__Exercise directions__.
Repeat all the data that appears below, keeping it exact.

__Saved data entries__.
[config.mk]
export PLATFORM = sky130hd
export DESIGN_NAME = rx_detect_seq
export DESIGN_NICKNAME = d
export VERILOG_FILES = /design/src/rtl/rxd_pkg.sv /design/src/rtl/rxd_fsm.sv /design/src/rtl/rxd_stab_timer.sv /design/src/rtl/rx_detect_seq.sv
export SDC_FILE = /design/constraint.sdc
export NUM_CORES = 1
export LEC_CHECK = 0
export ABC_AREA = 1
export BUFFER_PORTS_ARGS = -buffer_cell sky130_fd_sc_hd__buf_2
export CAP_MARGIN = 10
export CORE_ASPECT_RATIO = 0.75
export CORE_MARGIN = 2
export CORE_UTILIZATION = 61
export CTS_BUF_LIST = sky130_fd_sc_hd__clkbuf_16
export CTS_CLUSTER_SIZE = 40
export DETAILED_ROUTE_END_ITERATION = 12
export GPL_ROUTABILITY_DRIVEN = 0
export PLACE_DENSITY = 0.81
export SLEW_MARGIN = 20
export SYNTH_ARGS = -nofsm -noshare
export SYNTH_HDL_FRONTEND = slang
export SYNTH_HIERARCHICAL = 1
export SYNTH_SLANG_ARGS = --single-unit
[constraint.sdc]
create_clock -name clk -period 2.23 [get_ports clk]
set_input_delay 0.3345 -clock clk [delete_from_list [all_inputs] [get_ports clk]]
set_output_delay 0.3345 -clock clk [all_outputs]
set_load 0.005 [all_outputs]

__Answer box__.
[config.mk]
export PLATFORM = sky130hd
export DESIGN_NAME = rx_detect_seq
export DESIGN_NICKNAME = d
export VERILOG_FILES = /design/src/rtl/rxd_pkg.sv /design/src/rtl/rxd_fsm.sv /design/src/rtl/rxd_stab_timer.sv /design/src/rtl/rx_detect_seq.sv
export SDC_FILE = /design/constraint.sdc
export NUM_CORES = 1
export LEC_CHECK = 0
export ABC_AREA = 1
export BUFFER_PORTS_ARGS = -buffer_cell sky130_fd_sc_hd__buf_2
export CAP_MARGIN = 10
export CORE_ASPECT_RATIO = 0.75
export CORE_MARGIN = 2
export CORE_UTILIZATION = 61
export CTS_BUF_LIST = sky130_fd_sc_hd__clkbuf_16
export CTS_CLUSTER_SIZE = 40
export DETAILED_ROUTE_END_ITERATION = 12
export GPL_ROUTABILITY_DRIVEN = 0
export PLACE_DENSITY = 0.81
export SLEW_MARGIN = 20
export SYNTH_ARGS = -nofsm -noshare
export SYNTH_HDL_FRONTEND = slang
export SYNTH_HIERARCHICAL = 1
export SYNTH_SLANG_ARGS = --single-unit
[constraint.sdc]
create_clock -name clk -period 2.23 [get_ports clk]
set_input_delay 0.3345 -clock clk [delete_from_list [all_inputs] [get_ports clk]]
set_output_delay 0.3345 -clock clk [all_outputs]
set_load 0.005 [all_outputs]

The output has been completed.